In 1889, he was one of the founding members of the USFSA, which he presided over on two occasions, in 1891–92, and again in 1893–94, the year in which Gondinet headed the commission on amateur issues of the First Olympic Congress, organized by Pierre de Coubertin at the Sorbonne University to officially revive the modern Olympic Games and to found the International Olympic Committee (IOC).

On 3 April 1893, Gondinet was the captain of the first French rugby team to play a match on British soil, which ended in a loss to Rosslyn Park in London. In 1900, he was a member of the Higher Commission for Physical Exercises at the Ministry of National Education, serving as a deputy delegate for athletic sports.

==Writing career==
During his career, Gondinet wrote some literary works, focusing on law, his hometown, and his family genealogy.

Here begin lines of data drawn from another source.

`src/uart_rx_pkg.sv`:
```
package uart_rx_pkg;
    localparam int ADDR_W = 8;
    localparam logic [ADDR_W-1:0] OFS_BAUD_CONTROL = 8'h00;
    localparam logic [ADDR_W-1:0] OFS_RECEIVE_DATA_BUFFER = 8'h04;
    localparam logic [ADDR_W-1:0] OFS_RECEIVE_STATUS_CONTROL = 8'h08;
    localparam logic [ADDR_W-1:0] OFS_BAUD_DIVISOR_LOW = 8'h0c;
    localparam logic [ADDR_W-1:0] OFS_BAUD_DIVISOR_HIGH = 8'h10;
    localparam logic [ADDR_W-1:0] OFS_TRANSMIT_STATUS_CONTROL = 8'h14;
    localparam logic [ADDR_W-1:0] OFS_INTERRUPT_ENABLE = 8'h18;
    localparam logic [ADDR_W-1:0] OFS_EVENT_STATUS = 8'h1c;
    localparam logic [ADDR_W-1:0] OFS_EVENT_MASK = 8'h20;

    // receive_status_control fields
    localparam int SERIAL_PORT_ENABLE_BIT = 7;
    localparam int NINE_BIT_RECEIVE_SELECT_BIT = 6;
    localparam int SINGLE_RECEIVE_ENABLE_BIT = 5;
    localparam int CONTINUOUS_RECEIVE_ENABLE_BIT = 4;
    localparam int ADDRESS_DETECT_ENABLE_BIT = 3;
    localparam int FRAMING_ERROR_FLAG_BIT = 2;
    localparam int OVERRUN_ERROR_FLAG_BIT = 1;
    localparam int RECEIVED_NINTH_BIT_BIT = 0;
    // transmit_status_control fields
    localparam int CLOCKED_MODE_SELECT_BIT = 4;
    localparam int HIGH_SPEED_BAUD_SELECT_BIT = 2;
    localparam int SHIFT_EMPTY_BIT = 1;
    localparam logic [7:0] TRANSMIT_STATUS_CONTROL_WRITE_MASK = 8'hfd;
    // baud_control fields
    localparam int AUTOBAUD_OVERFLOW_BIT = 7;
    localparam int RECEIVER_IDLE_FLAG_BIT = 6;
    localparam int WIDE_DIVISOR_SELECT_BIT = 3;
    localparam int AUTOBAUD_ENABLE_BIT = 0;
    localparam logic [7:0] BAUD_CONTROL_WRITE_MASK = 8'h1b;
    // interrupt_enable fields
    localparam int GLOBAL_INTERRUPT_ENABLE_BIT = 7;
    localparam int PERIPHERAL_INTERRUPT_ENABLE_BIT = 6;
    localparam int RECEIVE_INTERRUPT_ENABLE_BIT = 5;
    // event_status / event_mask fields
    localparam int EVT_W = 4;
    localparam int EVT_CHAR_BIT = 0;
    localparam int EVT_OVERRUN_BIT = 1;
    localparam int EVT_FRAMING_BIT = 2;
    localparam int EVT_AUTOBAUD_BIT = 3;

    localparam logic [7:0] RECEIVE_STATUS_CONTROL_RESET = 8'h00;
    localparam logic [7:0] TRANSMIT_STATUS_CONTROL_RESET = 8'h00;
    localparam logic [7:0] BAUD_CONTROL_RESET = 8'h00;
    localparam logic [15:0] DIVISOR_RESET = 16'h0000;
    localparam logic [7:0] IEN_RESET = 8'h00;
    localparam logic [EVT_W-1:0] EVT_RESET = 4'h0;

    localparam int FIFO_DEPTH = 2;
    localparam int PERIOD_W = 22;
    localparam int AB_CNT_W = 24;
    // Falling edges after the first that close the autobaud window (8 bits)
    localparam logic [2:0] AB_EDGES = 3'd4;
    localparam logic [2:0] SHIFT_BOTH = 3'd2;
    localparam logic [2:0] SHIFT_ONE = 3'd4;
    localparam logic [2:0] SHIFT_NONE = 3'd6;

    typedef enum logic [1:0] {
        RX_IDLE,
        RX_START,
        RX_DATA,
        RX_STOP
    } rx_state_t;
endpackage : uart_rx_pkg

```
`src/async_rx_address_detect.sv`:
```
// Overview of operation
// - Address mode stores only ninth-bit-set characters
// - Character interrupt needs pending flag and receive enable
// - Address-mode characters report ninth bit one
// - Data read returns oldest character low byte
// - Clearing continuous receive clears overrun flag
// - Without address mode every character stored while the buffer has room and no overrun stands
// - Asynchronous receive only with clocked mode zero
// - Character interrupt needs receive, peripheral, global enables
// - Autobaud measurement rewrites the baud divisor
// - Two-deep buffer; third character sets overrun
// - Start checked at half bit, glitch dropped
// - Zero stop sample marks framing error
module async_rx_address_detect (
    input wire logic pclk,
    input wire logic presetn,
    input wire logic psel,
    input wire logic penable,
    input wire logic pwrite,
    input wire logic [uart_rx_pkg::ADDR_W-1:0] paddr,
    input wire logic [31:0] pwdata,
    output logic [31:0] prdata,
    output logic pready,
    output logic pslverr,
    input wire logic receive_pin,
    output logic receive_pending_flag,
    output logic irq
);
    import uart_rx_pkg::*;

    typedef struct packed {
        rx_state_t st;
        logic [PERIOD_W-1:0] cnt;
        logic [3:0] bitn;
        logic [8:0] shreg;
        logic [2:0] hist;
        logic [1:0][9:0] fifo;
        logic [1:0] fcount;
        logic [7:0] receive_status_control;
        logic [7:0] transmit_status_control;
        logic [7:0] baud_control;
        logic [15:0] div;
        logic [7:0] ien;
        logic [EVT_W-1:0] evt;
        logic [EVT_W-1:0] mask;
        logic ab_run;
        logic [2:0] ab_edges;
        logic [AB_CNT_W-1:0] ab_cnt;
        logic [31:0] prdata;
    } state_t;

    state_t state_reg;
    state_t state_next;

    function automatic logic [2:0] mult_shift(input logic wide, input logic fast);
        if (wide && fast) begin
            return SHIFT_BOTH;
        end else if (wide || fast) begin
            return SHIFT_ONE;
        end
        return SHIFT_NONE;
    endfunction : mult_shift

    function automatic logic [PERIOD_W-1:0] bit_period(input logic [15:0] dv,
                                                       input logic wide, input logic fast);
        logic [16:0] n1;
        n1 = wide ? ({1'b0, dv} + 17'd1) : ({9'h000, dv[7:0]} + 17'd1);
        return {5'h00, n1} << mult_shift(wide, fast);
    endfunction : bit_period

    logic maj;
    logic fall;
    logic rx_on;
    logic addr_mode;
    logic [PERIOD_W-1:0] period;
    logic wr;
    logic rd_acc;
    logic setup_rd;
    logic mapped;
    logic [7:0] rd_val;
    logic [9:0] top;
    logic [9:0] entry;
    logic accept;
    logic [AB_CNT_W-1:0] ab_div;

    assign maj = (state_reg.hist[0] & state_reg.hist[1]) | (state_reg.hist[0] & state_reg.hist[2])
               | (state_reg.hist[1] & state_reg.hist[2]);
    assign fall = state_reg.hist[0] & ~receive_pin;
    assign rx_on = state_reg.receive_status_control[SERIAL_PORT_ENABLE_BIT]
                 & state_reg.receive_status_control[CONTINUOUS_RECEIVE_ENABLE_BIT]
                 & ~state_reg.transmit_status_control[CLOCKED_MODE_SELECT_BIT]
                 & ~state_reg.baud_control[AUTOBAUD_ENABLE_BIT];
    // Address detection only means something with nine-bit frames
    assign addr_mode = state_reg.receive_status_control[ADDRESS_DETECT_ENABLE_BIT]
                     & state_reg.receive_status_control[NINE_BIT_RECEIVE_SELECT_BIT];
    assign period = bit_period(state_reg.div, state_reg.baud_control[WIDE_DIVISOR_SELECT_BIT],
                               state_reg.transmit_status_control[HIGH_SPEED_BAUD_SELECT_BIT]);
    assign wr = psel & penable & pwrite;
    assign rd_acc = psel & penable & ~pwrite;
    assign setup_rd = psel & ~penable & ~pwrite;
    assign top = state_reg.fifo[0];
    // Four-bit shift sum: three bits would wrap for the slowest multiplier
    assign ab_div = state_reg.ab_cnt
                  >> ({1'b0, mult_shift(state_reg.baud_control[WIDE_DIVISOR_SELECT_BIT],
                                        state_reg.transmit_status_control[HIGH_SPEED_BAUD_SELECT_BIT])} + 4'd3);

    always_comb begin
        mapped = 1'b1;
        rd_val = 8'h00;
        unique case (paddr)
            OFS_BAUD_CONTROL: begin
                rd_val = state_reg.baud_control;
                // A start not yet verified still counts as idle
                rd_val[RECEIVER_IDLE_FLAG_BIT] = (state_reg.st == RX_IDLE)
                                               | (state_reg.st == RX_START);
            end
            OFS_RECEIVE_DATA_BUFFER: rd_val = state_reg.fcount != 2'd0 ? top[7:0] : 8'h00;
            OFS_RECEIVE_STATUS_CONTROL: begin
                rd_val = state_reg.receive_status_control;
                if (state_reg.fcount != 2'd0) begin
                    rd_val[FRAMING_ERROR_FLAG_BIT] = top[9];
                    rd_val[RECEIVED_NINTH_BIT_BIT] = top[8];
                end
            end
            OFS_BAUD_DIVISOR_LOW: rd_val = state_reg.div[7:0];
            OFS_BAUD_DIVISOR_HIGH: rd_val = state_reg.div[15:8];
            OFS_TRANSMIT_STATUS_CONTROL: begin
                rd_val = state_reg.transmit_status_control;
                rd_val[SHIFT_EMPTY_BIT] = 1'b1;
            end
            OFS_INTERRUPT_ENABLE: rd_val = state_reg.ien;
            OFS_EVENT_STATUS: rd_val = {4'h0, state_reg.evt};
            OFS_EVENT_MASK: rd_val = {4'h0, state_reg.mask};
            default: mapped = 1'b0;
        endcase
    end

    always_comb begin
        state_next = state_reg;
        entry = 10'h000;
        accept = 1'b0;
        state_next.hist = {state_reg.hist[1:0], receive_pin};
        if (setup_rd) begin
            state_next.prdata = {24'h000000, rd_val};
        end

        if (wr && mapped) begin
            unique case (paddr)
                OFS_BAUD_CONTROL: begin
                    state_next.baud_control = (state_reg.baud_control & ~BAUD_CONTROL_WRITE_MASK)
                                       | (pwdata[7:0] & BAUD_CONTROL_WRITE_MASK);
                    if (!pwdata[AUTOBAUD_OVERFLOW_BIT]) begin
                        state_next.baud_control[AUTOBAUD_OVERFLOW_BIT] = 1'b0;
                    end
                end
                OFS_RECEIVE_STATUS_CONTROL: begin
                    state_next.receive_status_control[7:3] = pwdata[7:3];
                    if (!pwdata[CONTINUOUS_RECEIVE_ENABLE_BIT]) begin
                        state_next.receive_status_control[OVERRUN_ERROR_FLAG_BIT] = 1'b0;
                    end
                end
                OFS_BAUD_DIVISOR_LOW: state_next.div[7:0] = pwdata[7:0];
                OFS_BAUD_DIVISOR_HIGH: state_next.div[15:8] = pwdata[7:0];
                OFS_TRANSMIT_STATUS_CONTROL: state_next.transmit_status_control = pwdata[7:0] & TRANSMIT_STATUS_CONTROL_WRITE_MASK;
                OFS_INTERRUPT_ENABLE: state_next.ien = {pwdata[7:5], 5'h00};
                OFS_EVENT_STATUS: state_next.evt = state_reg.evt & ~pwdata[EVT_W-1:0];
                OFS_EVENT_MASK: state_next.mask = pwdata[EVT_W-1:0];
                default: state_next.mask = state_reg.mask;
            endcase
        end

        // Pop the oldest character when its data byte is read
        if (rd_acc && paddr == OFS_RECEIVE_DATA_BUFFER && state_reg.fcount != 2'd0) begin
            state_next.fifo[0] = state_reg.fifo[1];
            state_next.fcount = state_reg.fcount - 2'd1;
        end

        unique case (state_reg.st)
            RX_IDLE: begin
                if (rx_on && fall) begin
                    state_next.st = RX_START;
                    state_next.cnt = (period >> 1) - 22'd1;
                end
            end
            RX_START: begin
                if (state_reg.cnt != '0) begin
                    state_next.cnt = state_reg.cnt - 22'd1;
                end else if (!maj) begin
                    state_next.st = RX_DATA;
                    state_next.cnt = period - 22'd1;
                    state_next.bitn = 4'd0;
                end else begin
                    state_next.st = RX_IDLE;
                end
            end
            RX_DATA: begin
                if (state_reg.cnt != '0) begin
                    state_next.cnt = state_reg.cnt - 22'd1;
                end else begin
                    state_next.shreg = {maj, state_reg.shreg[8:1]};
                    state_next.cnt = period - 22'd1;
                    state_next.bitn = state_reg.bitn + 4'd1;
                    if (state_reg.bitn == (state_reg.receive_status_control[NINE_BIT_RECEIVE_SELECT_BIT] ? 4'd8 : 4'd7)) begin
                        state_next.st = RX_STOP;
                    end
                end
            end
            RX_STOP: begin
                if (state_reg.cnt != '0) begin
                    state_next.cnt = state_reg.cnt - 22'd1;
                end else begin
                    state_next.st = RX_IDLE;
                    entry[9] = ~maj;
                    if (state_reg.receive_status_control[NINE_BIT_RECEIVE_SELECT_BIT]) begin
                        entry[8:0] = state_reg.shreg;
                    end else begin
                        entry[8:0] = {1'b0, state_reg.shreg[8:1]};
                    end
                    accept = rx_on & (~addr_mode | entry[8]);
                    // While overrun stands the character is lost by design
                    if (accept && !state_reg.receive_status_control[OVERRUN_ERROR_FLAG_BIT]) begin
                        if (state_next.fcount == 2'(FIFO_DEPTH)) begin
                            state_next.receive_status_control[OVERRUN_ERROR_FLAG_BIT] = 1'b1;
                            state_next.evt[EVT_OVERRUN_BIT] = 1'b1;
                        end else begin
                            state_next.fifo[state_next.fcount[0]] = entry;
                            state_next.fcount = state_next.fcount + 2'd1;
                            state_next.evt[EVT_CHAR_BIT] = 1'b1;
                            state_next.evt[EVT_FRAMING_BIT] = state_next.evt[EVT_FRAMING_BIT]
                                                            | entry[9];
                        end
                    end
                end
            end
        endcase

        // Autobaud: 8 bit times between the 1st and 5th falling edge
        if (state_reg.receive_status_control[SERIAL_PORT_ENABLE_BIT] && state_reg.baud_control[AUTOBAUD_ENABLE_BIT]) begin
            if (state_reg.ab_run) begin
                state_next.ab_cnt = state_reg.ab_cnt + 24'd1;
                if (&state_reg.ab_cnt) begin
                    state_next.baud_control[AUTOBAUD_OVERFLOW_BIT] = 1'b1;
                    state_next.baud_control[AUTOBAUD_ENABLE_BIT] = 1'b0;
                    state_next.ab_run = 1'b0;
                end else if (fall) begin
                    state_next.ab_edges = state_reg.ab_edges + 3'd1;
                    if (state_reg.ab_edges == AB_EDGES - 3'd1) begin
                        state_next.div = ab_div[15:0] - 16'd1;
                        state_next.baud_control[AUTOBAUD_ENABLE_BIT] = 1'b0;
                        state_next.ab_run = 1'b0;
                        state_next.evt[EVT_AUTOBAUD_BIT] = 1'b1;
                    end
                end
            end else if (fall) begin
                state_next.ab_run = 1'b1;
                // Start at one so the count at the fifth edge is the full span
                state_next.ab_cnt = AB_CNT_W'(1);
                state_next.ab_edges = 3'd0;
            end
        end else begin
            state_next.ab_run = 1'b0;
        end

        // Port disable resets the receiver, buffer and error flags
        if (!state_next.receive_status_control[SERIAL_PORT_ENABLE_BIT] || !state_reg.receive_status_control[SERIAL_PORT_ENABLE_BIT]) begin
            if (!state_next.receive_status_control[SERIAL_PORT_ENABLE_BIT]) begin
                state_next.st = RX_IDLE;
                state_next.fcount = 2'd0;
                state_next.receive_status_control[OVERRUN_ERROR_FLAG_BIT] = 1'b0;
                state_next.ab_run = 1'b0;
            end
        end
        if (state_reg.st != RX_IDLE && !rx_on) begin
            state_next.st = RX_IDLE;
        end
    end

    always_ff @(posedge pclk or negedge presetn) begin
        if (!presetn) begin
            state_reg <= '{st: RX_IDLE, cnt: '0, bitn: 4'h0, shreg: 9'h000, hist: 3'h7,
                           fifo: '0, fcount: 2'h0, receive_status_control: RECEIVE_STATUS_CONTROL_RESET, transmit_status_control: TRANSMIT_STATUS_CONTROL_RESET,
                           baud_control: BAUD_CONTROL_RESET, div: DIVISOR_RESET, ien: IEN_RESET,
                           evt: EVT_RESET, mask: EVT_RESET, ab_run: 1'b0, ab_edges: 3'h0,
                           ab_cnt: '0, prdata: 32'h00000000};
        end else begin
            state_reg <= state_next;
        end
    end

    assign prdata = state_reg.prdata;
    assign pready = 1'b1;
    assign pslverr = psel & penable & ~mapped;
    assign receive_pending_flag = state_reg.fcount != 2'd0;
    // Character-pending request plus masked sticky events, all behind the two top gates
    assign irq = state_reg.ien[GLOBAL_INTERRUPT_ENABLE_BIT]
               & state_reg.ien[PERIPHERAL_INTERRUPT_ENABLE_BIT]
               & ((receive_pending_flag & state_reg.ien[RECEIVE_INTERRUPT_ENABLE_BIT])
                  | (|(state_reg.evt & state_reg.mask)));
endmodule : async_rx_address_detect

```
`config.mk`:
```
export PLATFORM = sky130hd
export DESIGN_NAME = async_rx_address_detect
export DESIGN_NICKNAME = d
export VERILOG_FILES = /design/src/uart_rx_pkg.sv /design/src/async_rx_address_detect.sv
export SDC_FILE = /design/constraint.sdc
export NUM_CORES = 1
export LEC_CHECK = 0
export BUFFER_PORTS_ARGS = -buffer_cell sky130_fd_sc_hd__buf_2
export CORE_ASPECT_RATIO = 1.25
export CORE_UTILIZATION = 35
export DETAILED_ROUTE_END_ITERATION = 7
export MAX_ROUTING_LAYER = met4
export PLACE_DENSITY = 0.52
export SETUP_SLACK_MARGIN = 0.4
export SLEW_MARGIN = 40
export SYNTH_ARGS = -nofsm -noshare
export SYNTH_HDL_FRONTEND = slang
export SYNTH_SLANG_ARGS = --single-unit
```
`constraint.sdc`:
```
create_clock -name pclk -period 3.7 [get_ports pclk]
set_clock_uncertainty 0.1 [all_clocks]
set_input_delay 0.37 -clock pclk [delete_from_list [all_inputs] [get_ports pclk]]
set_output_delay 0.37 -clock pclk [all_outputs]
set_load 0.05 [all_outputs]
```
==> impl_metrics.tcl <==
set metrics [dict create \
    status "finished, final reports clean" \
    ys_warn_count 0 \
    path_max_fanout 8 \
    grt_pass1_vias 9022 \
    pwr-share-comb 0.066 \
    wl_mm 30.2 \
    layout-drive-gt1-share 0.220 \
    grt_pass1_wl_mm 48.9 \
    root_buffer "clkbuf_16" \
    setup_viol 0 \
    syn_area_per_cell_um2 8.47 \
    core_area_mm2 0.0293 \
    power.share.clock 0.483 \
    synth_seq_area_share 0.343 \
    synth-seq-cells 143 \
    multi_input_area_mm2 0.00671 \
    grt_usage 0.210 \
    drc 0 \
    htreeDepth 4 \
    synthFlopType "dfrtp_1" \
    fp.dieW_um 156 \
    finalPower_mw 3.53 \
    via_count 9261 \
    nets 1363 \
    swShare 0.273 \
    io_pins 82 \
    synthArstFlopShare 1.00 \
    stdcell_count 1712 \
    power.density_mw_per_mm2 283 \
    synth_edf_count 0 \
    place_congestion 0.869 \
    antenna_found_initial 0 \
    syn_to_final_growth_pct 19.5 \
    seqPwrFrac 0.451 \
    largest_register_ffs 123 \
    critPathLaunchType "flip-flop" \
    start_util 0.357 \
    cts.sink_count 143 \
    dieArea_mm2 0.0305 \
    port_buffers 32 \
    place_inst 1668 \
    hold_path_class "primary input to flip-flop" \
    grt.overflow.total 0 \
    cp_data_required_time_ps 3910 \
    clockBufferDepth 2 \
    synth.distinct_cells 93 \
    slew_violations 0 \
    end_kind "flip-flop" \
    cts_made_buffers 17 \
    antennaDiodeCount 0 \
    p_switching_mw 0.965 \
    rsz0062_at_grt "true" \
    maxCapViolations 0 \
    ant_nets 0 \
    grt_max_degree 92 \
    period_minus_slack_ps 3360 \
    finalHoldViolCount 0 \
    ys_top_cells_by_area "dfrtp_1 34%, nand2_1 5.1%, mux2i_1 4.3%, nor2_1 4.1%, o21ai_0 4.0%" \
    synth_cells 1232 \
    first_pass_iters 5 \
    p_leak_nw 5.24 \
    internal_power_mw 2.56 \
    clk-insertion-delay-late_ps 430 \
    fin_crit_sh 0.908 \
    regArea_mm2 0.00358 \
    fillers 2970 \
    synthesis.area_mm2 0.0104 \
    clk_pin_slew_ps 70 \
    routed_via_density 5.41 \
    yosys.area.top_type_share 0.336 \
    ir_worst_vdd_mv 0.304 \
    hpwlAfterDp_mm 22.3 \
    rows 70 \
    slew_headroom 0.522 \
    cts_tree "yes" \
    tightest_slew_ps 716 \
    dieHeight_um 195 \
    routedWlPerCell_um 17.6 \
    first_iter_violations 540 \
    worst_hold_slack_ps 163 \
    max_freq_ghz 0.298 \
    tns_ps 0 \
    synth_largest_area_cell "dfrtp_1" \
    path_class "flip-flop to flip-flop" \
    cp.arrival_ps 3570 \
]
[critical path, stage by stage (launching register included)]
cell and delay [ps]:
dfrtp_1 420, ha_4 350, nor2b_1 60, a211o_1 260, ha_2 190, inv_2 60, o21ai_4 60, nor4b_4 260
nor4b_4 300, nand3_2 140, or4b_4 570, xnor2_2 150, a221oi_2 230, a21oi_1 90
[kinds of logic (layout without fill, tap and decap cells)]
group / Yosys count / in the layout / share of synthesized area
mux: 80 / 80 / 0.0820
simple gates: 485 / 485 / 0.242
compound gates: 305 / 305 / 0.193
xor+xnor: 61 / 61 / 0.0519
other cells: 2 / 25 / 0.000719
flops: 143 / 143 / 0.343
fa+ha+maj: 19 / 19 / 0.0216
buf+inv: 137 / 198 / 0.0663
[power groups by stage]
stage               clock network, mW  registers [mW]  logic [mW]
floorplan                           0            1.62       0.185
global placement                    0            1.62       0.230
detailed placement                  0            1.62       0.232
CTS                              1.75            1.59       0.235
global route                     1.81            1.59       0.252
finish                           1.70            1.59       0.232
[worst paths after layout]
kind                                                  from                    endpoint  slack [ps]  depth (start not counted)
min in group asynchronous                          presetn  state_reg[142]$_DFFE_PN0P_         370                          2
worst max-delay path            state_reg[102]$_DFFE_PN0P_  state_reg[173]$_DFFE_PN0P_         340                         13
worst min-delay path                             pwdata[1]   state_reg[61]$_DFFE_PN0P_         160                          2
max in group asynchronous                          presetn     state_reg[82]$_DFF_PN0_        2230                          3
worst max register to register  state_reg[102]$_DFFE_PN0P_  state_reg[173]$_DFFE_PN0P_         340                         13
worst min register to register   state_next[140]$_DFF_PN1_    state_reg[140]$_DFF_PN1_         270                          0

Gondinet also devoted much of his spare time to the beautification of his hometown of Saint-Yrieix, where he went every year to take his vacation, even founding the Society of "Friends of Saint-Yrieix".

==Death==
Gondinet died in Paris on 6 February 1936, at the age of 80.

==Works==
- De la preuve par témoins, en droit romain et en droit français ("On Evidence by Witnesses in Roman and French Law") (1876)
- De l'Exercice par les créanciers des droits et actions du débiteu ("On the Exercise by Creditors of the Rights and Actions of the Debtor") (1880)
- L'Héritier donataire qui renonce à la succession peut-il retenir sur les biens donnés, non seulement la quotité disponible mais encore sa part dans la réserve (1881)
- L'Embellissement De Saint-Yrieix Et "Les Amis De Saint-Yrieix" (1926)
- Histoire et généalogie de la famille Gondinet, 1400-1933 (1933)
- An oublié Héros. Le Lieutenant-général Yrieix Masgontier de Laubanie (1641-1706) et le Grand siège de Landau (1704) (1928)
- Pardoux Gondinet, médecin d'Anne d'Autriche (1617-1679): son inventoire ("Pardoux Gondinet, doctor to Anne of Austria (1617-1679): his inventory") (1930)
Note: All of these books were published in Paris.